Non-U.S/Canada traffic is unavoidable for us. Historically, for a company like ours, that was remnant traffic, traffic that’s tougher to monetize. Not anymore. Partners like those I mentioned above make monetizing that remnant traffic much more profitable. And it’s a two-way street. We do the same for them. U.S. traffic, our focus, is their remnant traffic.

So that sort of thing, that kind of synergy. It’s not a sector of the business. But the companies that stay on top or rise to the top will be looking for partnership opportunities that will generate globally beneficial dividends.

XBIZ: What are your concerns for the adult entertainment industry?

Glider: Thinking short term instead of long-term. An unwillingness to look beyond your nose. This is not a failing exclusive to the adult entertainment industry. It’s cultural. Nobody has a sense, or even an assumption, of job security anymore. The notion of climbing the ladder in the same company, a job for life, is a thing of the past. It’s a Norman Rockwell painting.

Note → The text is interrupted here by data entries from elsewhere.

File: src/rtl/qctl_pkg.sv
package qctl_pkg;
  localparam logic [11:0] OFF_VER  = 12'h000;
  localparam logic [11:0] OFF_CAPL = 12'h008;
  localparam logic [11:0] OFF_CAPH = 12'h00C;
  localparam logic [11:0] OFF_MSET = 12'h010;
  localparam logic [11:0] OFF_MCLR = 12'h014;
  localparam logic [11:0] OFF_CFG  = 12'h018;
  localparam logic [11:0] OFF_STAT = 12'h01C;
  localparam logic [11:0] OFF_ATTR = 12'h020;
  localparam logic [11:0] OFF_SQBL = 12'h028;
  localparam logic [11:0] OFF_SQBH = 12'h02C;
  localparam logic [11:0] OFF_CQBL = 12'h030;
  localparam logic [11:0] OFF_CQBH = 12'h034;

  localparam int          DB_BASE   = 32'h1000;
  localparam logic [31:0] VER_WORD  = 32'h0001_0001;
  localparam logic [31:0] CAP_LOW   = {8'h0F, 7'd0, 1'b1, 16'h07FF};
  localparam int          QSIZE_MAX = 4095;

  typedef struct packed {
    logic [1:0] shn;
    logic [3:0] pg;
    logic       en;
  } cfg_t;

  typedef struct packed {
    logic shdone;
    logic fatal;
    logic ready;
  } stat_t;
endpackage
`src/rtl/fetch_front_pkg.sv`:
```
package fetch_front_pkg;
   localparam int INSN_W = 32;
   localparam int OFF_W  = 16;
   localparam int OPC_LO = 26;
   localparam logic [5:0] OPC_RELJ  = 6'b000100;
   localparam logic [5:0] OPC_SPEC  = 6'b000000;
   localparam logic [5:0] FN_REGJ   = 6'b001000;

   typedef enum logic [1:0] {
      REDIR_SEQ = 2'd0,
      REDIR_REL = 2'd1,
      REDIR_REG = 2'd2
   } redir_e;
endpackage

```
`src/rtl/fetch_valid_flag.sv`:
```
module fetch_valid_flag (
   input  logic clk,
   input  logic rst,
   input  logic refill_done_i,
   output logic valid_o
);
   always_ff @(posedge clk) begin
      if (rst)                valid_o <= 1'b0;
      else if (refill_done_i) valid_o <= 1'b1;
   end

   a_r2_sticky: assert property (@(posedge clk) disable iff (rst)
      valid_o |=> valid_o);
   a_r2_set_after_refill: assert property (@(posedge clk) disable iff (rst)
      refill_done_i |=> valid_o);
endmodule

```
`src/rtl/fetch_ir_reg.sv`:
```
module fetch_ir_reg
   import fetch_front_pkg::*;
(
   input  logic              clk,
   input  logic              rst,
   input  logic              stall_i,
   input  logic              valid_i,
   input  logic [INSN_W-1:0] word_i,
   output logic [INSN_W-1:0] ir_o
);
   // masking with a registered flag: one AND level on the cache-to-IR path
   logic [INSN_W-1:0] masked_word;
   assign masked_word = word_i & {INSN_W{valid_i}};

   always_ff @(posedge clk) begin
      if (rst)          ir_o <= '0;
      else if (!stall_i) ir_o <= masked_word;
   end

   a_r3_zero_fill: assert property (@(posedge clk) disable iff (rst)
      (!valid_i && !stall_i) |=> (ir_o == '0));
   a_r4_ir_hold: assert property (@(posedge clk) disable iff (rst)
      stall_i |=> $stable(ir_o));
endmodule

```
`src/rtl/fetch_jump_decode.sv`:
```
module fetch_jump_decode
   import fetch_front_pkg::*;
#(
   parameter bit REGJ_EN = 1'b1
) (
   input  logic [INSN_W-1:0] ir_i,
   output redir_e            kind_o,
   output logic [OFF_W-1:0]  off_o
);
   logic [5:0] opc;
   logic       rel_hit;
   logic       reg_hit;
   logic       unused_fields;

   assign opc           = ir_i[INSN_W-1:OPC_LO];
   assign off_o         = ir_i[OFF_W-1:0];
   assign rel_hit       = (opc == OPC_RELJ);
   assign unused_fields = ^ir_i[OPC_LO-1:OFF_W];

   generate
      if (REGJ_EN) begin : g_regj
         assign reg_hit = (opc == OPC_SPEC) && (ir_i[5:0] == FN_REGJ);
      end else begin : g_no_regj
         assign reg_hit = 1'b0;
      end
   endgenerate

   always_comb begin
      if (rel_hit)      kind_o = REDIR_REL;
      else if (reg_hit) kind_o = REDIR_REG;
      else              kind_o = REDIR_SEQ;
   end

   // the all-zero no-op must never be seen as a jump
   always_comb begin
      if (ir_i == '0) a_r9_zero_is_seq: assert (kind_o == REDIR_SEQ);
   end
endmodule

```
`src/rtl/fetch_pc_unit.sv`:
```
module fetch_pc_unit
   import fetch_front_pkg::*;
#(
   parameter int                ADDR_W    = 32,
   parameter logic [ADDR_W-1:0] RESET_VEC = '0
) (
   input  logic              clk,
   input  logic              rst,
   input  logic              advance_i,
   input  redir_e            kind_i,
   input  logic [OFF_W-1:0]  off_i,
   input  logic [ADDR_W-1:0] reg_target_i,
   output logic [ADDR_W-1:0] pc_o
);
   localparam int EXT_W = ADDR_W - OFF_W - 2;

   logic [ADDR_W-1:0] off_bytes;
   logic [ADDR_W-1:0] pc_next;
   logic              unused_low;

   assign off_bytes  = {{EXT_W{off_i[OFF_W-1]}}, off_i, 2'b00};
   assign unused_low = ^reg_target_i[1:0];

   always_comb begin
      unique case (kind_i)
         REDIR_REL: pc_next = pc_o + off_bytes;
         REDIR_REG: pc_next = {reg_target_i[ADDR_W-1:2], 2'b00};
         default:   pc_next = pc_o + ADDR_W'(4);
      endcase
   end

   always_ff @(posedge clk) begin
      if (rst)            pc_o <= RESET_VEC;
      else if (advance_i) pc_o <= pc_next;
   end

   a_r4_pc_hold_idle: assert property (@(posedge clk) disable iff (rst)
      !advance_i |=> $stable(pc_o));
   a_r5_seq_step: assert property (@(posedge clk) disable iff (rst)
      (advance_i && kind_i == REDIR_SEQ) |=> (pc_o == $past(pc_o) + ADDR_W'(4)));
   a_r7_word_aligned: assert property (@(posedge clk) disable iff (rst)
      (advance_i && kind_i == REDIR_REG) |=> (pc_o[1:0] == 2'b00));
endmodule

```
`src/rtl/fetch_front.sv`:
```
module fetch_front
   import fetch_front_pkg::*;
#(
   parameter int                ADDR_W    = 32,
   parameter logic [ADDR_W-1:0] RESET_VEC = ADDR_W'(32'h0000_0100),
   parameter bit                REGJ_EN   = 1'b1
) (
   input  logic              clk,
   input  logic              rst,
   input  logic              cache_stall_i,
   input  logic              refill_done_i,
   input  logic [31:0]       code_word_i,
   input  logic [ADDR_W-1:0] reg_target_i,
   output logic [ADDR_W-1:0] fetch_addr_o,
   output logic [31:0]       instr_o,
   output logic              code_valid_o
);
   generate
      if (ADDR_W < OFF_W + 2 || ADDR_W > 64) begin : g_bad_width
         $error("fetch_front: ADDR_W out of range");
      end
      if (RESET_VEC[1:0] != 2'b00) begin : g_bad_vec
         $error("fetch_front: RESET_VEC must be word aligned");
      end
   endgenerate

   logic   advance;
   redir_e kind;
   logic [OFF_W-1:0] off;

   assign advance = code_valid_o && !cache_stall_i;

   fetch_valid_flag u_valid (
      .clk           (clk),
      .rst           (rst),
      .refill_done_i (refill_done_i),
      .valid_o       (code_valid_o)
   );

   fetch_ir_reg u_ir (
      .clk     (clk),
      .rst     (rst),
      .stall_i (cache_stall_i),
      .valid_i (code_valid_o),
      .word_i  (code_word_i),
      .ir_o    (instr_o)
   );

   fetch_jump_decode #(.REGJ_EN(REGJ_EN)) u_dec (
      .ir_i   (instr_o),
      .kind_o (kind),
      .off_o  (off)
   );

   fetch_pc_unit #(.ADDR_W(ADDR_W), .RESET_VEC(RESET_VEC)) u_pc (
      .clk          (clk),
      .rst          (rst),
      .advance_i    (advance),
      .kind_i       (kind),
      .off_i        (off),
      .reg_target_i (reg_target_i),
      .pc_o         (fetch_addr_o)
   );

   a_r3_pc_frozen_until_valid: assert property (@(posedge clk) disable iff (rst)
      !code_valid_o |=> (fetch_addr_o == $past(fetch_addr_o)));
endmodule

```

This has a far-reaching cultural impact, good and bad. On the bad side, it inspires decision makers to act rashly, ignore fundamentals, grab as much as you can as quickly as possible, and to hell with the consequences.

XBIZ: What’s a typical work day like?

Glider: Busy.

Check stats. Ready techie blogs. Respond to Emails. Make calls. Hold meetings. Discuss strategy. Jot down ideas. Check on the progress of projects. Eat. Repeat.

XBIZ: When not thinking about the biz, what do you like to do?

Glider: I like to write plays for the stage and make rock ‘n roll music.